───── EXERCISE DATA ─────

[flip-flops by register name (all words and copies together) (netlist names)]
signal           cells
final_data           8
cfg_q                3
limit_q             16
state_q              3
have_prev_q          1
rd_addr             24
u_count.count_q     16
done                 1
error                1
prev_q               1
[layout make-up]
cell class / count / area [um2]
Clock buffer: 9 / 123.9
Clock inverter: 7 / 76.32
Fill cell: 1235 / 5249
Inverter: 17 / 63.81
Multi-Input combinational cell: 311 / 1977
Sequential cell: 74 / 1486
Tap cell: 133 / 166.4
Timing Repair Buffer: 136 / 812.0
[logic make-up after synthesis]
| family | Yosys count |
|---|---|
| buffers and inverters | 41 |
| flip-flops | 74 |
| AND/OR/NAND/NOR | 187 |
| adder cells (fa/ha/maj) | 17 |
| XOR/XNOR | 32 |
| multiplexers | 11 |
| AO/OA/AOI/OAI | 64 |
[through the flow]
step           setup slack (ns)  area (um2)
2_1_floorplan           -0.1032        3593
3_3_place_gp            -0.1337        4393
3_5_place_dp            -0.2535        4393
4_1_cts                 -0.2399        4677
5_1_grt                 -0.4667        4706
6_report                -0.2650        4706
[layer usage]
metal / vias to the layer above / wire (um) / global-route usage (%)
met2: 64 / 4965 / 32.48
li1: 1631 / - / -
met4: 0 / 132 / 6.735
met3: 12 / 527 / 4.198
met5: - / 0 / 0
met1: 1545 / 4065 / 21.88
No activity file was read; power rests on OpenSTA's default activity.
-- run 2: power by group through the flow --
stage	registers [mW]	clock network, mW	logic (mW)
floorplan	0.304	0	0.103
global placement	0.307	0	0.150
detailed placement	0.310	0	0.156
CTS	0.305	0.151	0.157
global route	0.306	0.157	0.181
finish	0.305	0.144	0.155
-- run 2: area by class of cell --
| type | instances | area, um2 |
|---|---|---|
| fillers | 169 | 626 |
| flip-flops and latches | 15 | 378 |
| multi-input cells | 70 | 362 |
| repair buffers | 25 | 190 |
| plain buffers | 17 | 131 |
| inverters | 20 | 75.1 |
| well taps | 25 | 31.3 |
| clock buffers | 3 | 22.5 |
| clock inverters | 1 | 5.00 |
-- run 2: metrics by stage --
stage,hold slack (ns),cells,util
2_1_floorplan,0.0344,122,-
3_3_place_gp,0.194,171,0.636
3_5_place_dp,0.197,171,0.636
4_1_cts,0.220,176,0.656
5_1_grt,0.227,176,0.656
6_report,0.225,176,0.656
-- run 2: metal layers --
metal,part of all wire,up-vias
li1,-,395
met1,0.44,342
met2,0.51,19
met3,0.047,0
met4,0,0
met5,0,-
**config.mk**
```make
export PLATFORM = sky130hd
export DESIGN_NAME = pad_route_mux
export DESIGN_NICKNAME = d
export VERILOG_FILES = /design/src/rtl/pad_route_pkg.sv /design/src/rtl/prw_sel_decode.sv /design/src/rtl/prw_out_gather.sv /design/src/rtl/prw_in_scatter.sv /design/src/rtl/pad_route_mux.sv
export SDC_FILE = /design/constraint.sdc
export NUM_CORES = 1
export LEC_CHECK = 0
export ABC_AREA = 1
export CAP_MARGIN = 20
export CORE_AREA = 10 10 47 49
export DETAILED_ROUTE_END_ITERATION = 8
export DIE_AREA = 0 0 57 59
export GPL_ROUTABILITY_DRIVEN = 1
export PLACE_DENSITY = 0.57
export SYNTH_ARGS = -nofsm -noshare
export SYNTH_HDL_FRONTEND = slang
export SYNTH_HIERARCHICAL = 1
export SYNTH_SLANG_ARGS = --single-unit
```
**constraint.sdc**
```tcl
create_clock -name vclk -period 1.5
set_input_delay 0.3 -clock vclk [all_inputs]
set_output_delay 0.3 -clock vclk [all_outputs]
set_load 0.005 [all_outputs]
```
**src/rtl/pad_route_pkg.sv**
```systemverilog
package pad_route_pkg;

   // Select width for n ports: ceil(log2(n)), never below one bit.
   function automatic int sel_width(input int n);
      return (n <= 2) ? 1 : $clog2(n);
   endfunction

endpackage

```
**src/rtl/prw_sel_decode.sv**
```systemverilog
module prw_sel_decode #(
   parameter int N     = 5,
   parameter int SEL_W = 3
) (
   input  logic [SEL_W-1:0] sel,
   output logic [N-1:0]     onehot,
   output logic             in_range
);

   localparam int CODES = 1 << SEL_W;

   if (N < 2) begin : g_bad_n
      $error("prw_sel_decode: N must be at least 2");
   end
   if (CODES < N) begin : g_bad_w
      $error("prw_sel_decode: SEL_W too narrow for N");
   end

   // A fully populated code space needs no range compare.
   if (CODES == N) begin : g_full
      assign in_range = 1'b1;
   end else begin : g_ranged
      assign in_range = (int'(sel) < N);
   end

   for (genvar k = 0; k < N; k++) begin : g_dec
      assign onehot[k] = (sel == SEL_W'(k));
   end

   always_comb begin
      assert_onehot_R7: assert ($onehot0(onehot))
         else $error("decoder selected more than one port");
      if (!in_range) begin
         assert_no_pick_R6: assert (onehot == '0)
            else $error("out-of-range select picked a port");
      end
   end

endmodule

```
**src/rtl/prw_out_gather.sv**
```systemverilog
module prw_out_gather #(
   parameter int N = 5
) (
   input  logic [N-1:0] onehot,
   input  logic [N-1:0] periph_out,
   input  logic [N-1:0] periph_drv_en,
   output logic         pad_out,
   output logic         pad_drv_en
);

   // AND-OR gather: an all-zero one-hot yields an idle pad.
   assign pad_out    = |(periph_out    & onehot);
   assign pad_drv_en = |(periph_drv_en & onehot);

endmodule

```
**src/rtl/prw_in_scatter.sv**
```systemverilog
module prw_in_scatter #(
   parameter int N = 5
) (
   input  logic [N-1:0] onehot,
   input  logic         pad_in,
   output logic [N-1:0] periph_in
);

   for (genvar k = 0; k < N; k++) begin : g_port
      assign periph_in[k] = onehot[k] & pad_in;
   end

endmodule

```
**src/rtl/pad_route_mux.sv**
```systemverilog
module pad_route_mux
   import pad_route_pkg::*;
#(
   parameter  int NUM_PORTS = 5,
   localparam int SEL_W     = sel_width(NUM_PORTS)
) (
   input  logic [SEL_W-1:0]     sel,
   input  logic [NUM_PORTS-1:0] periph_out,
   input  logic [NUM_PORTS-1:0] periph_drv_en,
   output logic [NUM_PORTS-1:0] periph_in,
   input  logic                 pad_in,
   output logic                 pad_out,
   output logic                 pad_drv_en
);

   if (NUM_PORTS < 2) begin : g_bad_ports
      $error("pad_route_mux: NUM_PORTS must be at least 2");
   end

   logic [NUM_PORTS-1:0] onehot;
   logic                 in_range;

   prw_sel_decode #(.N(NUM_PORTS), .SEL_W(SEL_W)) u_dec (
      .sel      (sel),
      .onehot   (onehot),
      .in_range (in_range)
   );

   prw_out_gather #(.N(NUM_PORTS)) u_out (
      .onehot        (onehot),
      .periph_out    (periph_out),
      .periph_drv_en (periph_drv_en),
      .pad_out       (pad_out),
      .pad_drv_en    (pad_drv_en)
   );

   prw_in_scatter #(.N(NUM_PORTS)) u_in (
      .onehot    (onehot),
      .pad_in    (pad_in),
      .periph_in (periph_in)
   );

   always_comb begin
      for (int k = 0; k < NUM_PORTS; k++) begin
         if (int'(sel) == k) begin
            assert_pad_out_R1: assert (pad_out == periph_out[k])
               else $error("pad_out does not follow the selected port");
            assert_pad_en_R2: assert (pad_drv_en == periph_drv_en[k])
               else $error("pad_drv_en does not follow the selected port");
            assert_sel_in_R3: assert (periph_in[k] == pad_in)
               else $error("selected port does not see pad_in");
         end else begin
            assert_unsel_zero_R4: assert (periph_in[k] == 1'b0)
               else $error("unselected port sees a nonzero input");
         end
      end
      if (int'(sel) >= NUM_PORTS) begin
         assert_idle_pad_R6: assert (!pad_out && !pad_drv_en && periph_in == '0)
            else $error("out-of-range select left the pad active");
      end
      assert_single_in_R7: assert ($countones(periph_in) <= 1)
         else $error("several ports receive at once");
   end

endmodule

```
[Yosys cells after proc, flatten, opt, wreduce, memory -nomap -nowiden]
Index checks and enable logic that the tools add are counted.
Storage, ports and cells
  logic and storage cells: 14
  register bits: 0
  input port bits: 14
  output and inout bits: 7
Operators by class
  equal/unequal tests: 4
  reduce and logical (&&, ||, !) cells: 3
  bitwise gates (word level): 7
Operator list (count)
  bitwise AND 5 bit: 2
  OR reduction 5 bit: 2
  equality test 3 x 2 -> 1 bit, second input constant: 2
  bitwise AND 1 bit: 5
  equality test 3 x 1 -> 1 bit, second input constant: 1
  equality test 3 bit, second input constant: 1
  zero test 3 bit: 1

[Longest topological paths before layout]
Gate-level depths: netlist (run 1).
  word-level depth: 3
  gate-level depth with buffers: 7
  gate-level depth less buffers: 7

[Modules after synthesis]
The synthesis (run 1) kept the hierarchy.
Modules (own cells, without submodules)
  prw_out_gather: area each 82.6 µm², times used 1, sequential area each 0.0 µm², cells each 22
  prw_sel_decode: area each 47.5 µm², times used 1, sequential area each 0.0 µm², cells each 12
  prw_in_scatter: area each 37.5 µm², times used 1, sequential area each 0.0 µm², cells each 10

[Least setup slack after synthesis (run 1)]
No wires, ideal clock.
  kind: in2out
  start: in sel[1]
  end: out pad_out
  cell stages on the path: 7
  data required time: 1.200 ns
  buffers on the path: 0
  arrival: 0.762 ns
  path slack: 0.438 ns
  cell sequence: inv_1 -> nand2_2 -> nor2_1 -> nand2_1 -> nand2_1 -> inv_1 -> nand2_1
On the way
  cells in the longest elaborated chain, start to end: 3
  elaborated cells on any way between the ends: 7
  classes of those cells: eq/ne: 4; bitwise: 1; reduce/logical: 2
Ends and longest elaborated chain
  from (decl): line pad_route_mux.sv:7  | input logic [SEL_W-1:0] sel,
  zero test 3 bit: line prw_sel_decode.sv:27  | assign onehot[k] = (sel == SEL_W'(k));
  named net onehot[0]: line pad_route_mux.sv:20  | logic [NUM_PORTS-1:0] onehot;
  bitwise AND 5 bit: line prw_out_gather.sv:12  | assign pad_out = |(periph_out & onehot);
  OR reduction 5 bit: line prw_out_gather.sv:12
  to (decl): line pad_route_mux.sv:12  | output logic pad_out,
The timed path passes the listed nets, and every way through them passes these cells.

[Worst setup path after layout (run 1)]
  start: in sel[1]
  end: out pad_out
On the way
  cells in the longest elaborated chain, start to end: 3
  elaborated cells on any way between the ends: 7
  classes of those cells: eq/ne: 4; bitwise: 1; reduce/logical: 2
Ends and longest elaborated chain (line)
  equality test 3 x 1 -> 1 bit: prw_sel_decode.sv:27
  named net onehot[1]: pad_route_mux.sv:20
  bitwise AND 5 bit: prw_out_gather.sv:12
  OR reduction 5 bit: prw_out_gather.sv:12
The timed path passes the listed nets, and every way through them passes these cells.

==> flow_summary.json, run 1 <==
{
  "status": "finished, final reports clean",
  "place_area_sq_um": 394.1,
  "combinationalPowerShare_pct": 100.0,
  "grt_max_degree": 6,
  "critical-path-top-cell-by-count": "nand2_1",
  "timing.final.crit_period_ps": 1444,
  "layout.area.seq_sq_um": 0,
  "worstMarginPinSlew_ps": 159.5,
  "final_core_utilization_pct": 33.84,
  "area_enclosed_by_the_die_boundary_sq_mm": 0.003363,
  "cap_violations": 0,
  "yosys_warnings": 6,
  "fraction_of_power_consumed_by_sequential_logic_pct": 0,
  "netSwitchingPower_uw": 41.30,
  "first_global_vias": 291,
  "arrival_ps": 1140,
  "crit_path_top_delay_cell": "buf_4",
  "initialDrtViolationCount": 1,
  "grtUsageTotal_pct": 4.278,
  "hp-class": "input port to output pin",
  "timing.fmax_ghz": 0.6926,
  "power.ir.vdd_worst_mv": 0.04897,
  "drive_gt1_share_pct": 31.43,
  "routed_wirelength_microns": 824,
  "fp.dieH_microns": 59,
  "global_route.overflow_total": 0,
  "final_net_count": 86,
  "io_buffer_count": 21,
  "synth.avg_cell_area_sq_um": 3.812,
  "timing.final.setup_violations": 0,
  "path_delay_family": "buffers and inverters",
  "via_count": 307,
  "antenna_violations_before_repair": 0,
  "fin_hold_ws_ps": 1067,
  "num_rows": 14,
  "slew_headroom_pct": 89.37,
  "setup_total_negative_slack_ps": 0,
  "fp.coreArea_sq_mm": 0.001401,
  "n_clock_buffer": 0,
  "post_drt_via_cell_ratio": 3.570,
  "cts.hold.buffers_added": 0,
  "seq_cell_count": 0,
  "dpl.hpwl_microns": 663.8,
  "crit_path_cell_trace": "buf_6 -> inv_4 -> nand2_2 -> nor2_2 -> buf_4 -> buf_4 -> nand2_1 -> nand2_1 -> nor2_1 -> nand2_1 -> buf_2",
  "flow.area_growth_from_synthesis_pct": 189.3,
  "power_switching_share_pct": 41.64,
  "fin_crit_sh_pct": 96.26,
  "netlist_instances": 43,
  "drcViolationCount": 0,
  "antenna_violating_nets_remaining": 0,
  "crit_required_ps": 1200,
  "drtPass1Iterations": 2,
  "power_density_mw_per_mm2": 209.2,
  "die_w_microns": 57,
  "crit_path_max_fanout": 2,
  "p_int_uw": 57.89,
  "worstPathBufferInverterCount": 5,
  "maxSlewViolCount": 0,
  "finish.instance_area_sq_um": 474.2,
  "clock_power_share_pct": 0,
  "finalWeightedCongestion": 0.6844,
  "critical_path_sink_type": "output pin",
  "synth.cell_area_sq_um": 163.9,
  "grt_first_pass_wirelength_mm": 1.242,
  "antennaDiodeCount": 0,
  "synthesis.nets": 57,
  "hold_viol": 0,
  "startpoint_class": "input port",
  "critical-path-max-stage-delay_ps": 130,
  "routedWlPerCell_microns": 9.581,
  "grt_setup_unrepaired": "true",
  "number_of_ports_placed_on_the_die_boundary": 21,
  "initial_core_util_pct": 11.70,
  "setup_cp_type": "input port to output pin",
  "power_leakage_uw": 0.0003170
}
==> per-layer routing <==
metal	track usage, %	wire (microns)
met1	4.157	281
met2	8.992	473
met3	1.288	69
met4	0	0
met5	0	0
==> per-stage QoR <==
step,setup WS [ps],total power (uW),cells
2_1_floorplan,447.6,23.33,43
3_3_place_gp,-609.9,84.14,80
3_5_place_dp,-623.3,84.66,80
4_1_cts,-120.8,94.15,84
5_1_grt,-25.14,109.4,86
6_report,56.11,99.19,86
==> path summary, 6_finish.rpt <==
path / startpoint / slack (ps) / end / cells after the start
max: sel[1] / 60 / pad_out / 11
min: sel[1] / 1070 / periph_in[4] / 7
==> area by class of cell <==
type               instances  area (sq um)
fillers                  162         927.1
repair buffers            27         237.7
multi-input cells         31         166.4
inverters                 12         50.05
well taps                 16         20.02
==> layout by cell type, fill, tap and decap left out, drive strengths merged <==
master          n
buf             9
clkbuf          2
clkdlybuf4s50  10
inv            12
dlymetal6s2s    1
dlygate4sd2     5
nand2          24
nor2            7
==> what timing repair did <==
action	4_1_cts	5_1_grt
endpoints found under the setup margin	7	3
setup buffers	4	2
gates resized for setup	35	10
pin swaps	3	6
==> power groups by stage <==
stage               combinational [uW]  sequential, uW  clock [uW]
CTS                               94.1               0           0
finish                            99.2               0           0
global placement                  84.1               0           0
floorplan                         23.3               0           0
global route                       109               0           0
detailed placement                84.7               0           0
Note: power is estimated with default switching activity, not from simulation.
==> run 2, diff against run 1 <==
==> constraint.sdc (replaced) <==
create_clock -name vclk -period 1.75
set_input_delay 0.35 -clock vclk [all_inputs]
set_output_delay 0.35 -clock vclk [all_outputs]
set_load 0.005 [all_outputs]
==> run 2 against run 1 <==
Design area shrank 2.4%. Global-route usage decreased by 0.30 points. Critical path depth shrank 1. Clock-buffer cell count unchanged. Routed wire length shrank 8.9%. Via count decreased by 2.0%. Final cell count shrank 1.2%. Sequential share of layout area unchanged. Total power shrank 20%. Largest power group unchanged.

─────

## TASK INSTRUCTIONS
All lines above from the line with "multiplexers | 11 |" through the line with "met3,0.047,0", both included, are to be set down exactly, with nothing else.

## EXERCISE SOLUTION
| multiplexers | 11 |
| AO/OA/AOI/OAI | 64 |
[through the flow]
step           setup slack (ns)  area (um2)
2_1_floorplan           -0.1032        3593
3_3_place_gp            -0.1337        4393
3_5_place_dp            -0.2535        4393
4_1_cts                 -0.2399        4677
5_1_grt                 -0.4667        4706
6_report                -0.2650        4706
[layer usage]
metal / vias to the layer above / wire (um) / global-route usage (%)
met2: 64 / 4965 / 32.48
li1: 1631 / - / -
met4: 0 / 132 / 6.735
met3: 12 / 527 / 4.198
met5: - / 0 / 0
met1: 1545 / 4065 / 21.88
No activity file was read; power rests on OpenSTA's default activity.
-- run 2: power by group through the flow --
stage	registers [mW]	clock network, mW	logic (mW)
floorplan	0.304	0	0.103
global placement	0.307	0	0.150
detailed placement	0.310	0	0.156
CTS	0.305	0.151	0.157
global route	0.306	0.157	0.181
finish	0.305	0.144	0.155
-- run 2: area by class of cell --
| type | instances | area, um2 |
|---|---|---|
| fillers | 169 | 626 |
| flip-flops and latches | 15 | 378 |
| multi-input cells | 70 | 362 |
| repair buffers | 25 | 190 |
| plain buffers | 17 | 131 |
| inverters | 20 | 75.1 |
| well taps | 25 | 31.3 |
| clock buffers | 3 | 22.5 |
| clock inverters | 1 | 5.00 |
-- run 2: metrics by stage --
stage,hold slack (ns),cells,util
2_1_floorplan,0.0344,122,-
3_3_place_gp,0.194,171,0.636
3_5_place_dp,0.197,171,0.636
4_1_cts,0.220,176,0.656
5_1_grt,0.227,176,0.656
6_report,0.225,176,0.656
-- run 2: metal layers --
metal,part of all wire,up-vias
li1,-,395
met1,0.44,342
met2,0.51,19
met3,0.047,0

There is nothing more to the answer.